Se questa situazione, come è probabile, si protrarrà ancora a lungo (nelle prossime settimane se non per il prossimo aprile), si arriverà in prossimità della pausa estiva (tenendo anche conto dell’eventuale necessità nella scuola di provare a saturare i tempi rimasti o, nelle università, recuperarli parzialmente prolungando la durata del semestre). In questo quadro, è evidente il rischio che sia stravolta tutta la dinamica rivendicativa di questa stagione.
Non è una conseguenza secondaria di questa emergenza, perché questa stagione vede al centro del confronto sindacale alcune partite determinanti per la tenuta dei servizi universali di istruzione e ricerca pubblica: il rinnovo del contratto (sospeso per quasi dieci anni, rinnovato nel 2018 all’ultimo momento e con aumenti minimi, che ad oggi sarà nuovamente rinnovato in scadenza e sotto i minimi di tenuta stipendiale), sulle risorse del sistema (dopo dieci anni di tagli e contenimenti), sul precariato (che affligge strutturalmente sia la scuola, sia l’università, sia la ricerca), sull’autonomia differenziata (che rischia di smantellare i sistemi nazionali).
Proprio l’emergenza di queste settimane ha comunque reso evidente l’importanza di un sistema di diritti e servizi universali.

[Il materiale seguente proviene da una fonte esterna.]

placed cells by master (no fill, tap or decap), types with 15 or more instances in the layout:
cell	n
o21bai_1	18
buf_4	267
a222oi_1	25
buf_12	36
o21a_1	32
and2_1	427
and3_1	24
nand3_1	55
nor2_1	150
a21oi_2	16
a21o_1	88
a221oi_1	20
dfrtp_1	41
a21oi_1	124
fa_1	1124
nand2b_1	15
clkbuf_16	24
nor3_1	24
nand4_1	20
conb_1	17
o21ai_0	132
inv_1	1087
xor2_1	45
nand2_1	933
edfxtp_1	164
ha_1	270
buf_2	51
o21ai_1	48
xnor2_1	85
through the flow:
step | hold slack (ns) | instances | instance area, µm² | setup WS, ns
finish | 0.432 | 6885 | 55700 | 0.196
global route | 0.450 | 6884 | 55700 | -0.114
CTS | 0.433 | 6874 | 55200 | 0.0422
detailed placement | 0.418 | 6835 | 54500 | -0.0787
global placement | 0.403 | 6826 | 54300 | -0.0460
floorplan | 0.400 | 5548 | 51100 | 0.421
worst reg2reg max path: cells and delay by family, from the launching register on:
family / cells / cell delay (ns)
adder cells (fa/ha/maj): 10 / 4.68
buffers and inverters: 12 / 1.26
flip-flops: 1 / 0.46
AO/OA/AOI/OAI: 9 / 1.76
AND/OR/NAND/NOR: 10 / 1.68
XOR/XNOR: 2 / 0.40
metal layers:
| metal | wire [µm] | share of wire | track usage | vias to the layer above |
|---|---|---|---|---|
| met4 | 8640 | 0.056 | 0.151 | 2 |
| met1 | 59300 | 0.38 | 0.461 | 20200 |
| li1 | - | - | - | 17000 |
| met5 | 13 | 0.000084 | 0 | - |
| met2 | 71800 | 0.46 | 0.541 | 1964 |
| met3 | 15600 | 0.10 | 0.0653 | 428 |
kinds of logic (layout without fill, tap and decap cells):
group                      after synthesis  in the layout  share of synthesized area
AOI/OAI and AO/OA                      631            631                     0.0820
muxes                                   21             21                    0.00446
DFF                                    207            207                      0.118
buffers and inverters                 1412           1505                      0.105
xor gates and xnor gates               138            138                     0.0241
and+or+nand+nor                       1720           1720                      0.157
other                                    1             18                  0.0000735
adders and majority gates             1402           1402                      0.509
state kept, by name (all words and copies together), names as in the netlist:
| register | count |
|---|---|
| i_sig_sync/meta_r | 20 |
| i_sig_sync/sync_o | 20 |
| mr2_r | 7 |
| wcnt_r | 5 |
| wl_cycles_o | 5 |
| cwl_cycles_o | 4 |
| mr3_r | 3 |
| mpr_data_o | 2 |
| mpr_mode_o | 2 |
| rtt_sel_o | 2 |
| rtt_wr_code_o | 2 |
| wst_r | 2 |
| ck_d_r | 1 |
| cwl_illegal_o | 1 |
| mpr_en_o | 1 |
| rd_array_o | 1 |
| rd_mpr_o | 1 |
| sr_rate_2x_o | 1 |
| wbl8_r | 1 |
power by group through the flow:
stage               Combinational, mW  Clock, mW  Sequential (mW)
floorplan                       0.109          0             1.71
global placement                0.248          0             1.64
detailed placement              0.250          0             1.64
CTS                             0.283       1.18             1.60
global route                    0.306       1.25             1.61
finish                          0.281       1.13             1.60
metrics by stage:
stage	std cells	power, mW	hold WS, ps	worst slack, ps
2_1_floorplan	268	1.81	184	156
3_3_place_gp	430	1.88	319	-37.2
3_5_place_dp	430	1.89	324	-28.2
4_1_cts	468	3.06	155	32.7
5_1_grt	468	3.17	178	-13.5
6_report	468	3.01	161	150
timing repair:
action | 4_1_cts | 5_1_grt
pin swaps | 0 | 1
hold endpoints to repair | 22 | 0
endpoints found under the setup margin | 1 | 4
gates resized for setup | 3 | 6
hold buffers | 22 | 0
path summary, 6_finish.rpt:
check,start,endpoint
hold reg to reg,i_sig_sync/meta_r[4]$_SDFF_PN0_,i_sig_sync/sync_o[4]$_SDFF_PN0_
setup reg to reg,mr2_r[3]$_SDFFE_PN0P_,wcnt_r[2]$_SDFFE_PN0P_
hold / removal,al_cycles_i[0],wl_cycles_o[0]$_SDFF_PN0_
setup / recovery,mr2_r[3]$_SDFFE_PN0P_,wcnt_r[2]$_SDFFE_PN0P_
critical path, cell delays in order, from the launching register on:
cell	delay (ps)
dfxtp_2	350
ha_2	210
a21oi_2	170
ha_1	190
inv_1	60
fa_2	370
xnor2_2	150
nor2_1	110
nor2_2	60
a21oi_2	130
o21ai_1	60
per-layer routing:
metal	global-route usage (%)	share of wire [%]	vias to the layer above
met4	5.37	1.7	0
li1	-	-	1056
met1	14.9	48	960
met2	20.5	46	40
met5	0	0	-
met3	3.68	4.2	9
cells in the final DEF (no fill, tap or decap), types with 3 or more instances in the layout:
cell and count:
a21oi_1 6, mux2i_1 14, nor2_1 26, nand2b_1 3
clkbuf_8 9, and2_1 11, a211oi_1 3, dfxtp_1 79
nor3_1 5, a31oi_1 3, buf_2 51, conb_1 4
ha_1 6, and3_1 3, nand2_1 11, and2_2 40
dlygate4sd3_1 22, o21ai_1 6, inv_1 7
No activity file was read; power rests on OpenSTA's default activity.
**src/iosp_map.svh**
```systemverilog
// register offsets, reset values and timing counts for the peripheral register space
`ifndef IOSP_MAP_SVH
`define IOSP_MAP_SVH
`define IOSP_DATA_OFFSET     6'h20
`define IOSP_BIT_LIMIT       6'h1F
`define IOSP_ADC_RES_LO      6'h04
`define IOSP_ADC_RES_HI      6'h05
`define IOSP_ADC_CSR         6'h06
`define IOSP_ADC_CHAN        6'h07
`define IOSP_CMP_CSR         6'h08
`define IOSP_SER_BAUD        6'h09
`define IOSP_SER_CTRL        6'h0A
`define IOSP_SER_STAT        6'h0B
`define IOSP_SER_DATA        6'h0C
`define IOSP_SPI_CTRL        6'h0D
`define IOSP_SPI_STAT        6'h0E
`define IOSP_SPI_DATA        6'h0F
`define IOSP_PD_PIN          6'h10
`define IOSP_PD_DIR          6'h11
`define IOSP_PD_OUT          6'h12
`define IOSP_PC_PIN          6'h13
`define IOSP_PC_DIR          6'h14
`define IOSP_PC_OUT          6'h15
`define IOSP_PB_PIN          6'h16
`define IOSP_PB_DIR          6'h17
`define IOSP_PB_OUT          6'h18
`define IOSP_PA_PIN          6'h19
`define IOSP_PA_DIR          6'h1A
`define IOSP_PA_OUT          6'h1B
`define IOSP_NV_CTRL         6'h1C
`define IOSP_NV_BYTE         6'h1D
`define IOSP_NV_ADDR_LO      6'h1E
`define IOSP_NV_ADDR_HI      6'h1F
`define IOSP_WDT_CTRL        6'h21
`define IOSP_ASYNC_STAT      6'h22
`define IOSP_T2_CMP          6'h23
`define IOSP_T2_CNT          6'h24
`define IOSP_T2_CTRL         6'h25
`define IOSP_T1_CAP_LO       6'h26
`define IOSP_T1_CAP_HI       6'h27
`define IOSP_T1_CMPB_LO      6'h28
`define IOSP_T1_CMPB_HI      6'h29
`define IOSP_T1_CMPA_LO      6'h2A
`define IOSP_T1_CMPA_HI      6'h2B
`define IOSP_T1_CNT_LO       6'h2C
`define IOSP_T1_CNT_HI       6'h2D
`define IOSP_T1_CTRL_B       6'h2E
`define IOSP_T1_CTRL_A       6'h2F
`define IOSP_T0_CNT          6'h32
`define IOSP_T0_CTRL         6'h33
`define IOSP_CORE_RST_STAT   6'h34
`define IOSP_CORE_CTRL       6'h35
`define IOSP_TMR_FLAGS       6'h38
`define IOSP_REG_RESET       8'h00
`define IOSP_PC_RESET        12'h000
`define IOSP_SRAM_CYCLES     2'h2
`define IOSP_NV_DEPTH        512
`define IOSP_NV_BYTE_RESET   8'hFF
`endif

```
**src/iosp_pkg.sv**
```systemverilog
// types shared by the peripheral register space block
`default_nettype none
package iosp_pkg;
  // cpu-side operation kinds
  typedef enum logic [3:0] {
    IOSP_OP_NONE    = 4'b0000,
    IOSP_OP_PIN     = 4'b0001,
    IOSP_OP_POUT    = 4'b0010,
    IOSP_OP_LD      = 4'b0011,
    IOSP_OP_ST      = 4'b0100,
    IOSP_OP_BSET    = 4'b0101,
    IOSP_OP_BCLR    = 4'b0110,
    IOSP_OP_SKSET   = 4'b0111,
    IOSP_OP_SKCLR   = 4'b1000,
    IOSP_OP_CONST   = 4'b1001,
    IOSP_OP_PJMP    = 4'b1010,
    IOSP_OP_OJMP    = 4'b1011
  } iosp_op_t;
  // one request from the core
  typedef struct packed {
    iosp_op_t    op;
    logic [15:0] addr;
    logic [7:0]  wdata;
    logic [2:0]  bit_sel;
    logic [11:0] offset;
  } iosp_req_t;
  // answer back to the core
  typedef struct packed {
    logic        valid;
    logic [7:0]  rdata;
    logic        skip;
  } iosp_rsp_t;
  // data sram access sequencer
  typedef enum logic [1:0] {
    IOSP_SR_IDLE = 2'b00,
    IOSP_SR_WAIT = 2'b01
  } iosp_sram_t;
endpackage
`default_nettype wire

```
**src/iosp_top.sv**
```systemverilog
// peripheral register space, program addressing and nonvolatile byte store
// How it works
// - z bit 0 picks byte, bits 12..1 pick word
// - pointer jump loads counter from z
// - offset jump adds signed offset plus one
// - separate byte-addressed nonvolatile store
// - core runs straight off system clock
// - fetch overlaps execute, one per cycle
// - register operation completes in one cycle
// - data sram access takes two cycles
// - port ops move one byte to registers
// - port addresses span 0x00 to 0x3F
// - data-space view adds 0x20 to address
// - bit ops only below 0x20
// - flags clear on written one only
// - bit set/clear rewrites whole register
// - each listed address decodes its register
`include "iosp_map.svh"
`default_nettype none
module iosp_top
  import iosp_pkg::*;
(
  input  wire logic        i_sys_clk,    // system clock, undivided
  input  wire logic        i_rst,        // synchronous reset
  input  wire iosp_req_t   i_req,        // core request
  input  wire logic [15:0] i_z_ptr,      // z pointer value
  input  wire logic [15:0] i_prog_word,  // program word at o_prog_addr
  input  wire logic [7:0]  i_flag_set,   // hardware timer flag events
  input  wire logic [31:0] i_port_pins,  // pins a..d, a in low byte
  input  wire logic [7:0]  i_periph_ro,  // value shown on read-only peripherals
  output logic      [11:0] o_prog_addr,  // program word address
  output logic      [11:0] o_program_counter, // current program counter
  output logic      [31:0] o_port_out,   // port output latches a..d
  output logic      [31:0] o_port_oe,    // port directions a..d
  output logic             o_sram_busy,  // data sram access in progress
  output iosp_rsp_t        o_rsp         // answer to core
);

  logic [7:0]  rw_ff [0:63];        // writable peripheral storage
  logic [7:0]  tmr_flags_ff;        // write-one-to-clear timer flags
  logic [7:0]  nvmem [0:`IOSP_NV_DEPTH-1]; // nonvolatile byte store
  logic [11:0] pc_ff;               // program counter
  iosp_rsp_t   rsp_ff;              // registered answer
  iosp_sram_t  sram_st_ff;          // sram access state
  logic [5:0]  ioa;                 // decoded port address
  logic        in_io;               // request targets port space
  logic        is_rd;               // read-type request
  logic        is_wr;               // whole-byte write request
  logic        is_bitop;            // bit set or clear
  logic        is_skip;             // bit test
  logic        bit_ok;              // bit op in reach
  logic        mapped;              // address is listed
  logic        writable;            // address has writable storage
  logic [7:0]  rd_val;              // current register value
  logic [7:0]  wr_val;              // value going back in
  logic [8:0]  nv_addr;             // nonvolatile byte address
  logic        nv_wr;               // nonvolatile write strobe
  logic        nv_rd;               // nonvolatile fetch strobe
  logic [11:0] nxt_pc;              // next program counter

  // decode port view and data-space view
  always_comb
  begin
    in_io = 1'b0;
    ioa   = i_req.addr[5:0];
    unique case (i_req.op)
      IOSP_OP_PIN, IOSP_OP_POUT, IOSP_OP_BSET, IOSP_OP_BCLR, IOSP_OP_SKSET, IOSP_OP_SKCLR:
      begin
        in_io = (i_req.addr[15:6] == 10'h000);
      end
      IOSP_OP_LD, IOSP_OP_ST:
      begin
        // data view sits 0x20 above port view
        ioa   = 6'(i_req.addr - 16'(`IOSP_DATA_OFFSET));
        in_io = (i_req.addr >= 16'(`IOSP_DATA_OFFSET))
              && (i_req.addr < 16'(`IOSP_DATA_OFFSET) + 16'h0040);
      end
      default:
      begin
        in_io = 1'b0;
      end
    endcase
  end

  assign is_rd    = in_io && (i_req.op == IOSP_OP_PIN || i_req.op == IOSP_OP_LD);
  assign is_wr    = in_io && (i_req.op == IOSP_OP_POUT || i_req.op == IOSP_OP_ST);
  assign bit_ok   = (ioa <= `IOSP_BIT_LIMIT);
  assign is_bitop = in_io && bit_ok && (i_req.op == IOSP_OP_BSET || i_req.op == IOSP_OP_BCLR);
  assign is_skip  = in_io && bit_ok && (i_req.op == IOSP_OP_SKSET || i_req.op == IOSP_OP_SKCLR);

  // address decode of listed registers
  always_comb
  begin
    mapped   = 1'b1;
    writable = 1'b1;
    rd_val   = 8'h00;
    unique case (ioa)
      `IOSP_ADC_RES_LO, `IOSP_ADC_RES_HI, `IOSP_SPI_STAT, `IOSP_T1_CAP_LO, `IOSP_T1_CAP_HI:
      begin
        writable = 1'b0;
        rd_val   = i_periph_ro;
      end
      `IOSP_PD_PIN: begin writable = 1'b0; rd_val = i_port_pins[31:24]; end
      `IOSP_PC_PIN: begin writable = 1'b0; rd_val = i_port_pins[23:16]; end
      `IOSP_PB_PIN: begin writable = 1'b0; rd_val = i_port_pins[15:8];  end
      `IOSP_PA_PIN: begin writable = 1'b0; rd_val = i_port_pins[7:0];   end
      `IOSP_TMR_FLAGS: rd_val = tmr_flags_ff;
      `IOSP_ADC_CSR, `IOSP_ADC_CHAN, `IOSP_CMP_CSR, `IOSP_SER_BAUD, `IOSP_SER_CTRL,
      `IOSP_SER_STAT, `IOSP_SER_DATA, `IOSP_SPI_CTRL, `IOSP_SPI_DATA,
      `IOSP_PD_DIR, `IOSP_PD_OUT, `IOSP_PC_DIR, `IOSP_PC_OUT, `IOSP_PB_DIR, `IOSP_PB_OUT,
      `IOSP_PA_DIR, `IOSP_PA_OUT, `IOSP_NV_CTRL, `IOSP_NV_BYTE, `IOSP_NV_ADDR_LO,
      `IOSP_NV_ADDR_HI, `IOSP_WDT_CTRL, `IOSP_ASYNC_STAT, `IOSP_T2_CMP, `IOSP_T2_CNT,
      `IOSP_T2_CTRL, `IOSP_T1_CMPB_LO, `IOSP_T1_CMPB_HI, `IOSP_T1_CMPA_LO, `IOSP_T1_CMPA_HI,
      `IOSP_T1_CNT_LO, `IOSP_T1_CNT_HI, `IOSP_T1_CTRL_B, `IOSP_T1_CTRL_A, `IOSP_T0_CNT,
      `IOSP_T0_CTRL, `IOSP_CORE_RST_STAT, `IOSP_CORE_CTRL:
        rd_val = rw_ff[ioa];
      default:
      begin
        // reserved: read zero, no storage
        mapped   = 1'b0;
        writable = 1'b0;
        rd_val   = 8'h00;
      end
    endcase
  end

  // value written back, bit ops rewrite whole byte
  always_comb
  begin
    wr_val = i_req.wdata;
    if (i_req.op == IOSP_OP_BSET)
    begin
      wr_val = rd_val | (8'h01 << i_req.bit_sel);
    end
    else if (i_req.op == IOSP_OP_BCLR)
    begin
      wr_val = rd_val & ~(8'h01 << i_req.bit_sel);
    end
  end

  // plain writable peripheral storage
  always_ff @(posedge i_sys_clk)
  begin
    if (i_rst)
    begin
      for (int i = 0; i < 64; i++)
      begin
        rw_ff[i] <= `IOSP_REG_RESET;
      end
    end
    else if ((is_wr || is_bitop) && mapped && writable && ioa != `IOSP_TMR_FLAGS)
    begin
      rw_ff[ioa] <= wr_val;
      // fetch strobe pulls the addressed stored byte into the data register
      if (nv_rd)
      begin
        rw_ff[`IOSP_NV_BYTE] <= nvmem[nv_addr];
      end
    end
  end

  // timer flags: hardware set wins over software clear
  always_ff @(posedge i_sys_clk)
  begin
    if (i_rst)
    begin
      tmr_flags_ff <= `IOSP_REG_RESET;
    end
    else if ((is_wr || is_bitop) && ioa == `IOSP_TMR_FLAGS)
    begin
      tmr_flags_ff <= (tmr_flags_ff & ~wr_val) | i_flag_set;
    end
    else
    begin
      tmr_flags_ff <= tmr_flags_ff | i_flag_set;
    end
  end

  // nonvolatile store: byte address from its address registers
  assign nv_addr = {rw_ff[`IOSP_NV_ADDR_HI][0], rw_ff[`IOSP_NV_ADDR_LO]};
  assign nv_wr   = (is_wr || is_bitop) && ioa == `IOSP_NV_CTRL && wr_val[1];
  // control bit 0 fetches a byte back; reads the old byte if both bits are set
  assign nv_rd   = (is_wr || is_bitop) && ioa == `IOSP_NV_CTRL && wr_val[0];

  // separate byte space, one byte written per strobe
  always_ff @(posedge i_sys_clk)
  begin
    if (nv_wr)
    begin
      nvmem[nv_addr] <= rw_ff[`IOSP_NV_BYTE];
    end
  end

  // data sram access: two cycles, busy in the second
  always_ff @(posedge i_sys_clk)
  begin
    if (i_rst)
    begin
      sram_st_ff <= IOSP_SR_IDLE;
    end
    else
    begin
      unique case (sram_st_ff)
        IOSP_SR_IDLE:
        begin
          if ((i_req.op == IOSP_OP_LD || i_req.op == IOSP_OP_ST) && !in_io)
          begin
            sram_st_ff <= IOSP_SR_WAIT;
          end
        end
        IOSP_SR_WAIT:
        begin
          sram_st_ff <= IOSP_SR_IDLE;
        end
        default:
        begin
          sram_st_ff <= IOSP_SR_IDLE;
        end
      endcase
    end
  end
  assign o_sram_busy = (sram_st_ff == IOSP_SR_WAIT);

  // program counter: pointer jump, offset jump, else step
  always_comb
  begin
    nxt_pc = pc_ff + 12'h001;
    if (i_req.op == IOSP_OP_PJMP)
    begin
      nxt_pc = i_z_ptr[11:0];
    end
    else if (i_req.op == IOSP_OP_OJMP)
    begin
      // 12-bit signed offset covers -2048..2047, wraps in space
      nxt_pc = pc_ff + i_req.offset + 12'h001;
    end
  end

  // counter advances every undivided system clock
  always_ff @(posedge i_sys_clk)
  begin
    if (i_rst)
    begin
      pc_ff <= `IOSP_PC_RESET;
    end
    else
    begin
      pc_ff <= nxt_pc;
    end
  end

  // program fetch address: constant load uses z word part
  assign o_prog_addr = (i_req.op == IOSP_OP_CONST) ? i_z_ptr[12:1] : pc_ff;
  assign o_program_counter = pc_ff;

  // answer register, one cycle after request
  always_ff @(posedge i_sys_clk)
  begin
    if (i_rst)
    begin
      rsp_ff <= '0;
    end
    else
    begin
      rsp_ff.valid <= (i_req.op != IOSP_OP_NONE);
      rsp_ff.skip  <= is_skip && (rd_val[i_req.bit_sel] == (i_req.op == IOSP_OP_SKSET));
      if (i_req.op == IOSP_OP_CONST)
      begin
        rsp_ff.rdata <= i_z_ptr[0] ? i_prog_word[15:8] : i_prog_word[7:0];
      end
      else if (is_rd)
      begin
        rsp_ff.rdata <= rd_val;
      end
      else
      begin
        rsp_ff.rdata <= 8'h00;
      end
    end
  end
  assign o_rsp = rsp_ff;

  // port latches and directions, a in low byte
  assign o_port_out = {rw_ff[`IOSP_PD_OUT], rw_ff[`IOSP_PC_OUT],
                       rw_ff[`IOSP_PB_OUT], rw_ff[`IOSP_PA_OUT]};
  assign o_port_oe  = {rw_ff[`IOSP_PD_DIR], rw_ff[`IOSP_PC_DIR],
                       rw_ff[`IOSP_PB_DIR], rw_ff[`IOSP_PA_DIR]};

endmodule // iosp_top
`default_nettype wire

```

Ha reso cioè evidente l’importanza del pubblico, di risorse adeguate, di avere personale stabile e preparato, di imprimere cioè una netta inversione di rotta dopo decenni di politiche liberiste.
Nel quadro di una probabile incipiente recessione del paese e forse mondiale, è allora sempre più impellente imporre una diversa gestione della crisi come sindacato e come mondo del lavoro. È necessario cioè rompere con la subordinazione agli interessi delle imprese e con le logiche asfittiche di questo sistema di produzione. In questo quadro, la FLC e tutto il sindacato dovrà saper recuperare la sua autonomia con una politica sindacale davvero indipendente definendo una nuova strategia e rinnovando la propria azione per conquistare investimenti pubblici, salvaguardia dei diritti, aumenti dei salari uguali per tutti e rigettando tutte le controriforme liberiste. L’emergenza di oggi, una sua gestione non schiacciata dalla parte del governo e delle imprese, deve quindi preparare anche una nuova stagione di rivendicazioni e rilancio dell’iniziativa e della conflittualità sindacale.